Name: Anonymous 2025-11-19 16:01

Last week I needed to fix the left hinge on my 2017 MacBook Pro. You know the one: Apple designed it so that if you open the lid more than 110 degrees, the aluminum starts to split like a cheap hot dog on a too-hot grill, and for four years they charged $429 to "repair" it by replacing the entire top case, until a class action told them to knock it off. I didn't want to pay $429. I didn't want to replace the top case. I wanted a guy who had fucked this up before to tell me what he did to jury-rig it into working for another two years.

So I Googled it. The first five results were not that guy. They were AI slop.

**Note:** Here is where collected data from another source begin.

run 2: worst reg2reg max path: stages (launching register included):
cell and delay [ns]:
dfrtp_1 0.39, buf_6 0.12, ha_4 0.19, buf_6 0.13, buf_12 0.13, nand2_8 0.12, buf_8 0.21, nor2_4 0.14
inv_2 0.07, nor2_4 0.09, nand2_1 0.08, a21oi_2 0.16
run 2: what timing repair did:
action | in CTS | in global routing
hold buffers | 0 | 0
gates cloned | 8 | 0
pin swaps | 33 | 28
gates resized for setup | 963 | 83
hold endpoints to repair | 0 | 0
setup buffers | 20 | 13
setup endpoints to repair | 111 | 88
**src/rtl/pll_seq_pkg.sv**
```systemverilog
// Shared definitions for the PLL lock sequencer.
// Contents: state encoding, which is also driven out on state_dbg, and the
// widths of the state and retry counter fields.
package pll_seq_pkg;

   localparam int STATE_W = 3;
   localparam int RETRY_W = 4;

   typedef enum logic [STATE_W-1:0] {
      PLL_RST   = 3'd0,
      WAIT_LOCK = 3'd1,
      STABLE    = 3'd2,
      RUN       = 3'd3,
      FAIL      = 3'd4
   } pll_state_t;

endpackage : pll_seq_pkg

```
**src/rtl/sync_2ff.sv**
```systemverilog
// Two-flop synchronizer for asynchronous level inputs.
// Ports:
//   clock : destination clock
//   reset : synchronous active-high clear of both stages
//   d     : asynchronous input bus (each bit is synchronized independently)
//   q     : synchronized output, two clock cycles behind d
module sync_2ff #(
   parameter int WIDTH = 1
) (
   input  logic             clock,
   input  logic             reset,
   input  logic [WIDTH-1:0] d,
   output logic [WIDTH-1:0] q
);

   logic [WIDTH-1:0] meta_r;
   logic [WIDTH-1:0] sync_r;

   // Two register stages; the first may go metastable, the second settles it.
   always_ff @(posedge clock) begin
      if (reset) begin
         meta_r <= '0;
         sync_r <= '0;
      end else begin
         meta_r <= d;
         sync_r <= meta_r;
      end
   end

   assign q = sync_r;

endmodule : sync_2ff

```
**src/rtl/pll_lock_sequencer.sv**
```systemverilog
// PLL startup and supervision sequencer, clocked by the board reference clock.
// Holds the PLL in reset, waits for LOCK, qualifies it for a stable window and
// then releases the design reset. Retries the PLL on lock timeout and falls
// back to bypass (or stays in reset) after the retry budget is spent.
// Ports:
//   clock        : reference clock
//   reset        : synchronous active-high reset
//   pll_lock     : PLL LOCK, asynchronous to clock
//   pll_resetb   : PLL RESETB, active-low
//   pll_bypass   : PLL BYPASS
//   design_reset : active-high reset for the PLL clock domain logic
//   ready        : high only in RUN
//   error        : high only in FAIL
//   lock_lost    : sticky flag, set when lock drops while running
//   retry_count  : attempts made beyond the first
//   state_dbg    : current state encoding
module pll_lock_sequencer
   import pll_seq_pkg::*;
#(
   parameter int RESET_CYCLES   = 16,
   parameter int LOCK_TIMEOUT   = 65536,
   parameter int STABLE_CYCLES  = 1024,
   parameter int MAX_RETRIES    = 3,
   parameter int BYPASS_ON_FAIL = 1,
   parameter int CNT_W          = 17
) (
   input  logic               clock,
   input  logic               reset,
   input  logic               pll_lock,
   output logic               pll_resetb,
   output logic               pll_bypass,
   output logic               design_reset,
   output logic               ready,
   output logic               error,
   output logic               lock_lost,
   output logic [RETRY_W-1:0] retry_count,
   output logic [STATE_W-1:0] state_dbg
);

   localparam logic [CNT_W-1:0]   RST_LAST     = CNT_W'(RESET_CYCLES - 1);
   localparam logic [CNT_W-1:0]   TIMEOUT_LAST = CNT_W'(LOCK_TIMEOUT - 1);
   localparam logic [CNT_W-1:0]   STABLE_LAST  = CNT_W'(STABLE_CYCLES - 1);
   localparam logic [RETRY_W-1:0] RETRY_MAX    = RETRY_W'(MAX_RETRIES);
   localparam logic               BYPASS_EN    = (BYPASS_ON_FAIL != 0);

   pll_state_t         state_r;
   pll_state_t         state_s;
   logic [CNT_W-1:0]   cnt_r;
   logic [CNT_W-1:0]   cnt_s;
   logic [RETRY_W-1:0] retry_r;
   logic [RETRY_W-1:0] retry_s;
   logic               lost_r;
   logic               lost_s;
   logic [0:0]         lock_s;

   sync_2ff #(
      .WIDTH (1)
   ) u_lock_sync (
      .clock (clock),
      .reset (reset),
      .d     (pll_lock),
      .q     (lock_s)
   );

   // Next-state, counter, retry and sticky-flag logic.
   always_comb begin
      state_s = state_r;
      cnt_s   = cnt_r;
      retry_s = retry_r;
      lost_s  = lost_r;
      case (state_r)
         PLL_RST: begin
            if (cnt_r == RST_LAST) begin
               cnt_s   = '0;
               state_s = WAIT_LOCK;
            end else begin
               cnt_s = cnt_r + 1'b1;
            end
         end
         WAIT_LOCK: begin
            // Lock takes priority over a timeout in the same cycle.
            if (lock_s[0]) begin
               cnt_s   = '0;
               state_s = STABLE;
            end else if (cnt_r == TIMEOUT_LAST) begin
               cnt_s = '0;
               // Retry budget exhausted: retry_r never exceeds RETRY_MAX.
               if (retry_r == RETRY_MAX) begin
                  state_s = FAIL;
               end else begin
                  retry_s = retry_r + 1'b1;
                  state_s = PLL_RST;
               end
            end else begin
               cnt_s = cnt_r + 1'b1;
            end
         end
         STABLE: begin
            if (!lock_s[0]) begin
               cnt_s   = '0;
               state_s = WAIT_LOCK;
            end else if (cnt_r == STABLE_LAST) begin
               cnt_s   = '0;
               state_s = RUN;
            end else begin
               cnt_s = cnt_r + 1'b1;
            end
         end
         RUN: begin
            // Lock loss re-qualifies without resetting the PLL.
            if (!lock_s[0]) begin
               cnt_s   = '0;
               lost_s  = 1'b1;
               state_s = WAIT_LOCK;
            end else begin
               cnt_s = cnt_r;
            end
         end
         FAIL: begin
            state_s = FAIL;
         end
         default: begin
            cnt_s   = '0;
            state_s = PLL_RST;
         end
      endcase
   end

   // State/counter registers; outputs are registered from the next state so
   // they change in the same cycle the new state becomes visible.
   always_ff @(posedge clock) begin
      if (reset) begin
         state_r      <= PLL_RST;
         cnt_r        <= '0;
         retry_r      <= '0;
         lost_r       <= 1'b0;
         pll_resetb   <= 1'b0;
         pll_bypass   <= 1'b0;
         design_reset <= 1'b1;
         ready        <= 1'b0;
         error        <= 1'b0;
      end else begin
         state_r      <= state_s;
         cnt_r        <= cnt_s;
         retry_r      <= retry_s;
         lost_r       <= lost_s;
         pll_resetb   <= (state_s != PLL_RST);
         pll_bypass   <= (state_s == FAIL) && BYPASS_EN;
         design_reset <= !((state_s == RUN) || ((state_s == FAIL) && BYPASS_EN));
         ready        <= (state_s == RUN);
         error        <= (state_s == FAIL);
      end
   end

   assign lock_lost   = lost_r;
   assign retry_count = retry_r;
   assign state_dbg   = state_r;

endmodule : pll_lock_sequencer

```
**config.mk**
```make
export PLATFORM = sky130hd
export DESIGN_NAME = pll_lock_sequencer
export DESIGN_NICKNAME = d
export VERILOG_FILES = /design/src/rtl/pll_seq_pkg.sv /design/src/rtl/sync_2ff.sv /design/src/rtl/pll_lock_sequencer.sv
export SDC_FILE = /design/constraint.sdc
export NUM_CORES = 1
export LEC_CHECK = 0
export BUFFER_PORTS_ARGS = -buffer_cell sky130_fd_sc_hd__buf_2
export CORE_MARGIN = 5
export CORE_UTILIZATION = 60
export DETAILED_ROUTE_END_ITERATION = 12
export PLACE_DENSITY = 0.89
export SYNTH_ARGS = -nofsm -noshare
export SYNTH_HDL_FRONTEND = slang
export SYNTH_SLANG_ARGS = --single-unit
```
**constraint.sdc**
```tcl
create_clock -name clock -period 6 [get_ports clock]
set_input_delay 1.2 -clock clock [delete_from_list [all_inputs] [get_ports clock]]
set_output_delay 1.2 -clock clock [all_outputs]
set_load 0.1 [all_outputs]
```
======== After elaboration in Yosys (flattened, before gate mapping) ========
Index checks and enable logic that the tools add are counted.
cells by class
  bitwise gates (word level) .............. 3
  reductions and logical operators ........ 7
  eq/ne operators ......................... 11
  muxes and demuxes ....................... 15
  $add $sub $neg .......................... 2
operator list
  cell                                                                number
  17-bit 2-to-1 mux                                                   6
  17-bit case mux with 5 select lines                                 1
  3-bit 2-to-1 mux                                                    7
  17-bit by 1-bit adder with 17-bit output (second input constant)    1
  17-bit by 10-bit == test with 1-bit output (second input constant)  1
  17-bit by 16-bit == test with 1-bit output (second input constant)  1
  17-bit by 4-bit == test with 1-bit output (second input constant)   1
  3-bit case mux with 5 select lines                                  1
  3-bit by 2-bit == test with 1-bit output (second input constant)    3
  3-bit == test (second input constant)                               2
  4-bit by 1-bit adder with 4-bit output (second input constant)      1
  4-bit by 2-bit == test with 1-bit output (second input constant)    1
  2-bit AND reduction                                                 2
  4-bit AND reduction                                                 1
  3-bit by 1-bit == test with 1-bit output (second input constant)    1
  3-bit zero test                                                     1
  1-bit inverter                                                      3
  3-bit nonzero test                                                  1
  2-bit != test (second input constant)                               1
  1-bit zero test                                                     1
  1-bit logical OR                                                    1
word-level totals
  word-level logic and storage cells ...... 48
  register bits ........................... 31
  input bits .............................. 3

======== Logic depth before layout (Yosys ltp) ========
Gate-level depths: netlist (run 1).
  word-level depth ........................ 8
  depth in mapped cells ................... 11

======== Cells and area by module ========
A second synthesis (run 1) with hierarchy kept.
second synthesis, totals
  cell total of the unflattened synthesis .. 160
  area, all modules ....................... 1602.8 sq um
by module, submodules not included
  module              cells each  area each (sq um)  instances  seq. area each (sq um)
  pll_lock_sequencer  156         1550.2             1          580.6
  sync_2ff            4           52.6               1          40.0

======== Worst setup path after synthesis (run 1) ========
Ideal clock, no wire load.
  kind .................................... reg-to-output
  start ................................... reg, netlist name error
  end ..................................... out pll_bypass
  required time ........................... 4800 ps
  setup slack ............................. 3444 ps
  arrival time ............................ 1356 ps
  cell stages (with the launch flop) ...... 2
  cell sequence ........................... dfxtp_1 buf_4
RTL lines
  item              line                      source
  end: declaration  pll_lock_sequencer.sv:31  output logic pll_bypass,

======== Worst setup path in the final report (run 1) ========
  start ................................... reg state_r[0] (netlist: state_dbg[0])
  end ..................................... out state_dbg[0]
RTL lines
  item                      line                       source
  start: declaration        pll_lock_sequencer.sv:46   pll_state_t state_r;
  start signal: assignment  pll_lock_sequencer.sv:143  state_r <= state_s;
  end: declaration          pll_lock_sequencer.sv:37   output logic [STATE_W-1:0] state_dbg
No word-level cell between the ends.

==> qor.tcl, run 1 <==
set qor(dieHeight_um) 60.0
set qor(clkLatencyLatePin_ns) 0.33
set qor(worst-endpoint-required_ns) 4.80
set qor(fraction_of_layout_cells_with_a_size_suffix_above_1) 0.157
set qor(synth_seq_area_share) 0.413
set qor(mappedNetlistArea_mm2) 0.00150
set qor(syn-num-nets) 182
set qor(numClockSinks) 31
set qor(ys_top_cells_by_area) {sky130_fd_sc_hd__dfxtp_1, sky130_fd_sc_hd__nor2_1, sky130_fd_sc_hd__xnor2_1}
set qor(synth-main-ff-cell) {sky130_fd_sc_hd__dfxtp_1}
set qor(post_route_drc_violation_count) 0
set qor(yosys_warnings) 0
set qor(netlist_top_cells_count) {sky130_fd_sc_hd__nor2_1, sky130_fd_sc_hd__dfxtp_1, sky130_fd_sc_hd__nand2_1}
set qor(synth-edff-count) 0
set qor(r2r_cells) 10
set qor(rr_endpoint) {cnt_r[14]}
set qor(std_cell_rows) 18
set qor(synth.largest_area_cell) {sky130_fd_sc_hd__dfxtp_1}
set qor(initial_antenna_violation_count) 0
set qor(wire_length_of_the_first_global_routing_pass_um) 4800
set qor(synth_seq_cells) 31
set qor(critPathBufInv) 1
set qor(gr-total-overflow) 0
set qor(fin_crit_ns) 2.60
set qor(worst_hold_path_cells) 1
set qor(regArea_um2) 621
set qor(final-max-slew-violation-count) 0
set qor(path_delay_family) {flip-flops}
set qor(cp_data_arrival_time_ns) 1.40
set qor(finalNetCount) 197
set qor(drv.max_cap_violation_count) 0
set qor(cts_htree_levels) 2
set qor(routed_wirelength_um) 2860
set qor(relative_slew_margins) 0.676
set qor(place_area_mm2) 0.00156
set qor(synthesis.instances) 175
set qor(dr_total_vias) 1248
set qor(cts_hold_repair.buffers) 0
set qor(place.gp.congestion) 0.873
set qor(layout.core_utilization) 0.662
set qor(place.port_buffers) 15
set qor(hold_end) {u_lock_sync.q}
set qor(setup-violations-final) 0
set qor(grt_pass1_vias) 1152
set qor(skew_ns) 0.0118
set qor(tritoncts) {built}
set qor(diodes) 0
set qor(synth.top_cell.area_share) 0.413
set qor(pin_count) 16
set qor(total_power_mw) 0.334
set qor(postLayoutCellArea_mm2) 0.00161
set qor(synth_async_reset_ratio) 0
set qor(r2r_setup_slack_ns) 3.85
set qor(worst_setup_path_start_kind) {flip-flop}
set qor(r2r_start) {cnt_r[4]}
set qor(final.setup.tns_ns) 0
set qor(dr.pass1.iters) 4
set qor(rsz0062_at_grt) {false}
set qor(startpoint_of_the_tightest_hold_check_path) {u_lock_sync.meta_r}
set qor(post_detailed_placement_half_perimeter_wirelength_um) 2070
set qor(part_of_the_cycle_the_worst_path_needs) 0.433
set qor(globalRouteTotalUtil) 0.177
set qor(worst_path_max_delay_cell) {sky130_fd_sc_hd__dfxtp_1}
set qor(total_leakage_power_nw) 0.627
set qor(hold_path.class) {flip-flop to flip-flop}
set qor(core-area_mm2) 0.00243
set qor(die_width_um) 60.0
set qor(max_slew.worst_pin.slew_ns) 0.489
set qor(power.density_cell_area_mw_per_mm2) 207
set qor(worstSetupPathType) {flip-flop to output pin}
set qor(number_of_failing_hold_endpoints_at_the_final_stage) 0
set qor(fin_hold_ws_ns) 0.435
set qor(synth.avg_cell_area_um2) 8.58
set qor(max_stage_delay_ns) 0.56
set qor(clockBufferDepth) 2
set qor(post_cts.resized_instances) 0
set qor(ratio_of_routed_vias_to_standard_cells) 5.65
set qor(floorplan.initialDensity) 0.617
set qor(postRouteAntennaNets) 0
set qor(post_cts_buffers) 0
set qor(drt_first_iter_violations) 81
set qor(crit_path_max_fanout) 11
set qor(avgRoutedWirePerCell_um) 12.9
set qor(yosys.cell_count.top_type) {sky130_fd_sc_hd__nor2_1}
set qor(timing.fmax_ghz) 0.385
set qor(grt_start_max_net_pins) 17
set qor(clk_root_buffer_cell) {sky130_fd_sc_hd__clkbuf_4}
set qor(nFillCells) 198
set qor(cts-buffers-inserted) 5
set qor(setup.worst_path.end_class) {output pin}
set qor(peak_supply_drop_uv) 143
set qor(chain_of_cells_forming_the_critical_path) {buf_2}
set qor(multiInputGateArea_um2) 796
set qor(total_die_area_mm2) 0.00360
set qor(flow.area_growth_from_synthesis_pct) 7.17
set qor(run_status) {complete, no violations}
set qor(post_synth_num_cell_types) 38
set qor(worst_setup_hold_path_clk_slew_ns) 0.09
==> registers in the layout, summed over array words and instances, names as in the netlist <==
name and cells:
retry_count 4, state_dbg 3, u_lock_sync.meta_r 1, ready 1, error 1, lock_lost 1
design_reset 1, cnt_r 17, pll_resetb 1, u_lock_sync.q 1
==> layer usage <==
metal	routed length (µm)	track usage	up-vias
met5	0	0	-
met3	187	0.0475	7
li1	-	-	625
met1	1230	0.209	569
met2	1370	0.282	47
met4	60	0.108	0
==> report_power, final <==
part           switching (mW)  internal [mW]  total, mW
Sequential            0.00224          0.208      0.210
Combinational         0.00706        0.00449     0.0116
Clock                  0.0663         0.0455      0.112
Total                  0.0756          0.258      0.334
==> worst max path at each step <==
stage | start | end | slack (ns) | cells past startpoint
floorplan | error | pll_bypass | 3.44 | 1
global placement | reset | design_reset | 3.73 | 5
detailed placement | reset | design_reset | 3.68 | 5
CTS | state_dbg[0] | state_dbg[0] | 3.42 | 1
global route | state_dbg[2] | state_dbg[2] | 3.35 | 1
finish | state_dbg[0] | state_dbg[0] | 3.40 | 1
==> layout make-up <==
class                           count  area share
Clock buffer                        7      0.0280
Inverter                            8      0.0187
Tap cell                           30      0.0233
Clock inverter                      1     0.00311
Multi-Input combinational cell    129       0.495
Sequential cell                    31       0.386
Timing Repair Buffer               15      0.0467
==> kinds of logic after synthesis <==
kind of cell,count (synthesis),synth area share
compound gates,17,0.0825
xor+xnor,17,0.0992
fa+ha+maj,4,0.0333
buf+inv,15,0.0567
flops,31,0.413
simple gates,91,0.315
==> per-stage QoR <==
| stage | worst slack (ns) | std cells |
|---|---|---|
| floorplan | 3.44 | 175 |
| global placement | 3.73 | 213 |
| detailed placement | 3.68 | 213 |
| CTS | 3.42 | 221 |
| global route | 3.35 | 221 |
| finish | 3.40 | 221 |
==> layout by cell type (no fill, tap or decap), drive strengths merged, types with 5 or more instances in the layout <==
| master | count |
|---|---|
| xnor2 | 13 |
| nor2 | 34 |
| a21oi | 5 |
| buf | 15 |
| nor3 | 10 |
| dfxtp | 31 |
| clkbuf | 7 |
| inv | 8 |
| and3 | 5 |
| nand2 | 17 |
| nand3 | 5 |
No activity file was read; power rests on OpenSTA's default activity.
==> run 2, diff against run 1 <==
CORE_UTILIZATION = 51   (was 60)
PLACE_DENSITY = 0.81   (was 0.89)
clock period = 2.3 ns   (was 6 ns; I/O delays follow)
==> run 2 against run 1 <==
Clock power rose to 4.0 times the previous value. Wire length shrank 2.3%. Register-to-register slack worse by 3.6 ns. Combinational power rose to 2.5 times the previous value. Core utilization shrank 6.9 points. First-iteration DRC count increased by 26%. Critical path depth grew 9. Critical endpoint is now cnt_r[12]. Sequential share of layout area down 0.83 points. Clock skew is 0.0018 ns higher. Die area up 15%. Via count decreased by 1.8%.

Each one was a 1,400-word "comprehensive guide" that opened with the exact same sentence: "If you own a 2017 MacBook Pro, you may have noticed that the left hinge can begin to fail over time." It was like reading a form letter written by a toaster that had been trained on every mediocre tech support article ever written, then told to stretch it out until it hit a SEO word count. One told me to "gather the appropriate tools, such as a precision screwdriver set and replacement parts." No shit. Another suggested "contacting Apple Support for professional assistance," which is exactly what I was trying to avoid. A third spent 300 words explaining the "history of MacBook Pro hinge design" before admitting, in the last paragraph, that it had no idea how to fix the problem.

The sixth result was a Reddit thread from 2019. The OP was a guy named u/garagegremlin69, who posted a photo of his laptop propped open with a Pabst Blue Ribbon can, and a comment that read: "Folded a tiny piece of 220-grit sandpaper into the hinge bracket. Took 5 minutes. Hasn't broken again in 4 years. Don't tell Apple. They'll send the lawyers." That guy has done more tangible good for humanity than every AI startup CEO combined. And he didn't even get a $20 million seed round to do it.

Here's the thing about AI slop: no one is talking about the stuff that matters. The tech press spends all its time writing about whether GPT-5 will be sentient, or whether Sam Altman is going to get fired again, or whether Google's latest model can pass a bar exam. No one is talking about the endless, gray, flavorless gruel that is now oozing into every single corner of the internet that used to have useful information.

(For the record: I have nothing against AI that does useful things. The AI that helps radiologists spot tumors faster? Good. The AI that optimizes power grids to use less energy? Great. The AI that tells me how to fix my laptop hinge? Does not exist. The AI that tells me to call Apple and pay $429? Exists in abundance. Go figure.)

It's the recipe site that used to have a grandma's chocolate chip cookie recipe, now padded out with 4,000 words of AI-written garbage about "the history of the chocolate chip cookie" and "how to pair cookies with artisanal milk" before you get to the ingredients. It's the product review that says "this vacuum is great for homes of all sizes" instead of telling you that it dies after 12 minutes of cleaning carpet, and that the dust bin is so small you have to empty it three times to do a single bedroom. It's the customer service chatbot that asks you to "please elaborate on your issue" three times before admitting it can't help you, then transfers you to a human who's been trained to say the exact same things the bot did.

It's not just annoying. It's actively worse than nothing. If you're trying to fix a car brake line and the AI slop tells you to use duct tape instead of a proper fitting, you could get hurt. If you're allergic to nuts and the AI slop forgets to mention that the recipe it copied has almond flour, you could end up in the ER. The slop doesn't know. The slop doesn't care. The slop just knows how to hit a word count, and how to make a CEO's profit margin look a little better.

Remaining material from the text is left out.